◆ Work instructions ◆
In the entries below, count the lines that include the word "last" and reply with the number alone.
━━━━━━
**src/rtl/div_seq_pkg.sv**
```systemverilog
// Shared definitions for the sequential signed divider:
// FSM state encoding, default width and iteration-counter sizing.
package div_seq_pkg;

    localparam int DIV_WIDTH = 32;

    typedef enum logic [1:0] {
        S_IDLE = 2'd0,
        S_RUN  = 2'd1,
        S_DONE = 2'd2
    } state_t;

    function automatic int cnt_width(input int w);
        return $clog2(w) + 1;
    endfunction

endpackage

```
**src/rtl/div_seq_if.sv**
```systemverilog
// Request/response bundle between the pipeline multdiv path and the divider.
interface div_seq_if
    import div_seq_pkg::*;
#(
    parameter int WIDTH = DIV_WIDTH
);
    logic             ctrl_DIV;
    logic [WIDTH-1:0] data_operandA;
    logic [WIDTH-1:0] data_operandB;
    logic [WIDTH-1:0] data_result;
    logic [WIDTH-1:0] data_remainder;
    logic             data_exception;
    logic             data_resultRDY;
    logic             data_busy;

    modport master (
        output ctrl_DIV, data_operandA, data_operandB,
        input  data_result, data_remainder, data_exception, data_resultRDY, data_busy
    );

    modport slave (
        input  ctrl_DIV, data_operandA, data_operandB,
        output data_result, data_remainder, data_exception, data_resultRDY, data_busy
    );
endinterface

```
**src/rtl/div_step.sv**
```systemverilog
// One combinational restoring-division step: shift {rem,q} left, subtract if it fits.
module div_step #(
    parameter int WIDTH = 32
) (
    input  logic [WIDTH:0]   rem,
    input  logic [WIDTH-1:0] q,
    input  logic [WIDTH:0]   divisor,
    output logic [WIDTH:0]   rem_next,
    output logic [WIDTH-1:0] q_next
);
    logic [WIDTH+1:0] shifted;
    logic [WIDTH+1:0] diff;

    always_comb begin
        shifted  = {rem, q[WIDTH-1]};
        diff     = shifted - {1'b0, divisor};
        q_next   = {q[WIDTH-2:0], 1'b0};
        rem_next = shifted[WIDTH:0];
        // both operands stay below 2^(WIDTH+1), so the top bit of diff is a clean borrow
        if (!diff[WIDTH+1]) begin
            rem_next  = diff[WIDTH:0];
            q_next[0] = 1'b1;
        end
    end
endmodule

```
**src/rtl/neg32.sv**
```systemverilog
// Two's complement negation, shared by magnitude extraction and sign fix-up.
module neg32 #(
    parameter int WIDTH = 32
) (
    input  logic [WIDTH-1:0] a,
    output logic [WIDTH-1:0] y
);
    assign y = '0 - a;
endmodule

```
**src/rtl/div_seq.sv**
```systemverilog
// Multi-cycle signed restoring divider: one quotient bit per clock on operand
// magnitudes, with quotient/remainder sign fix-up on completion.
module div_seq
    import div_seq_pkg::*;
#(
    parameter int WIDTH = DIV_WIDTH
) (
    input logic      clock,
    input logic      reset,
    div_seq_if.slave bus
);
    localparam int CW = cnt_width(WIDTH);

    state_t           state;
    state_t           state_n;
    logic             qsign;
    logic             asign;
    logic             ovf;
    logic [WIDTH:0]   rem;
    logic [WIDTH:0]   divisor;
    logic [WIDTH-1:0] q;
    logic [CW-1:0]    count;

    logic [WIDTH:0]   rem_nx;
    logic [WIDTH-1:0] q_nx;
    logic [WIDTH-1:0] neg_a;
    logic [WIDTH-1:0] neg_b;
    logic [WIDTH-1:0] neg_q;
    logic [WIDTH-1:0] neg_r;
    logic             sign_a;
    logic             sign_b;
    logic             b_zero;
    logic             last;
    logic             is_ovf;

    neg32 #(.WIDTH(WIDTH)) u_neg_a (.a(bus.data_operandA), .y(neg_a));
    neg32 #(.WIDTH(WIDTH)) u_neg_b (.a(bus.data_operandB), .y(neg_b));
    neg32 #(.WIDTH(WIDTH)) u_neg_q (.a(q),                 .y(neg_q));
    neg32 #(.WIDTH(WIDTH)) u_neg_r (.a(rem[WIDTH-1:0]),    .y(neg_r));

    div_step #(.WIDTH(WIDTH)) u_step (
        .rem      (rem),
        .q        (q),
        .divisor  (divisor),
        .rem_next (rem_nx),
        .q_next   (q_nx)
    );

    assign sign_a = bus.data_operandA[WIDTH-1];
    assign sign_b = bus.data_operandB[WIDTH-1];
    assign b_zero = (bus.data_operandB == '0);
    assign last   = (count == CW'(WIDTH - 1));
    assign is_ovf = (bus.data_operandA == {1'b1, {(WIDTH-1){1'b0}}}) && (bus.data_operandB == '1);

    assign bus.data_busy = (state != S_IDLE);

    always_ff @(posedge clock or posedge reset) begin
        if (reset) begin
            state <= S_IDLE;
        end else begin
            state <= state_n;
        end
    end

    always_comb begin
        state_n = state;
        case (state)
            S_IDLE:  if (bus.ctrl_DIV && !b_zero) state_n = S_RUN;
            S_RUN:   if (last) state_n = S_DONE;
            S_DONE:  state_n = S_IDLE;
            default: state_n = S_IDLE;
        endcase
    end

    always_ff @(posedge clock or posedge reset) begin
        if (reset) begin
            qsign              <= 1'b0;
            asign              <= 1'b0;
            ovf                <= 1'b0;
            rem                <= '0;
            divisor            <= '0;
            q                  <= '0;
            count              <= '0;
            bus.data_result    <= '0;
            bus.data_remainder <= '0;
            bus.data_exception <= 1'b0;
            bus.data_resultRDY <= 1'b0;
        end else begin
            bus.data_resultRDY <= 1'b0;
            case (state)
                S_IDLE: begin
                    if (bus.ctrl_DIV) begin
                        if (b_zero) begin
                            bus.data_result    <= '0;
                            bus.data_remainder <= bus.data_operandA;
                            bus.data_exception <= 1'b1;
                            bus.data_resultRDY <= 1'b1;
                        end else begin
                            // |A| fits unsigned in WIDTH bits, including the most negative value
                            qsign   <= sign_a ^ sign_b;
                            asign   <= sign_a;
                            ovf     <= is_ovf;
                            q       <= sign_a ? neg_a : bus.data_operandA;
                            divisor <= {1'b0, (sign_b ? neg_b : bus.data_operandB)};
                            rem     <= '0;
                            count   <= '0;
                        end
                    end
                end
                S_RUN: begin
                    rem   <= rem_nx;
                    q     <= q_nx;
                    count <= count + 1'b1;
                end
                S_DONE: begin
                    bus.data_result    <= qsign ? neg_q : q;
                    bus.data_remainder <= asign ? neg_r : rem[WIDTH-1:0];
                    bus.data_exception <= ovf;
                    bus.data_resultRDY <= 1'b1;
                end
                default: ;
            endcase
        end
    end
endmodule

```
**src/flat_wrapper.sv**
```systemverilog
// flat-port wrapper written by rule: the top's interface ports become plain ports
module div_seq_flat import div_seq_pkg::*;
#(
    parameter int WIDTH = DIV_WIDTH
)
  (clock, reset, bus_ctrl_DIV, bus_data_operandA, bus_data_operandB, bus_data_result, bus_data_remainder, bus_data_exception, bus_data_resultRDY, bus_data_busy);
  div_seq_if #(.WIDTH(WIDTH)) bus_i ();
  input logic clock;
  input logic reset;
  input wire logic [$bits(bus_i.ctrl_DIV)-1:0] bus_ctrl_DIV;
  input wire logic [$bits(bus_i.data_operandA)-1:0] bus_data_operandA;
  input wire logic [$bits(bus_i.data_operandB)-1:0] bus_data_operandB;
  output wire logic [$bits(bus_i.data_result)-1:0] bus_data_result;
  output wire logic [$bits(bus_i.data_remainder)-1:0] bus_data_remainder;
  output wire logic [$bits(bus_i.data_exception)-1:0] bus_data_exception;
  output wire logic [$bits(bus_i.data_resultRDY)-1:0] bus_data_resultRDY;
  output wire logic [$bits(bus_i.data_busy)-1:0] bus_data_busy;
  assign bus_i.ctrl_DIV = bus_ctrl_DIV;
  assign bus_i.data_operandA = bus_data_operandA;
  assign bus_i.data_operandB = bus_data_operandB;
  assign bus_data_result = bus_i.data_result;
  assign bus_data_remainder = bus_i.data_remainder;
  assign bus_data_exception = bus_i.data_exception;
  assign bus_data_resultRDY = bus_i.data_resultRDY;
  assign bus_data_busy = bus_i.data_busy;
  div_seq #(.WIDTH(WIDTH)) u_core (.clock(clock), .reset(reset), .bus(bus_i));
endmodule
```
━━━━━━
◆ Response to the exercise ◆
3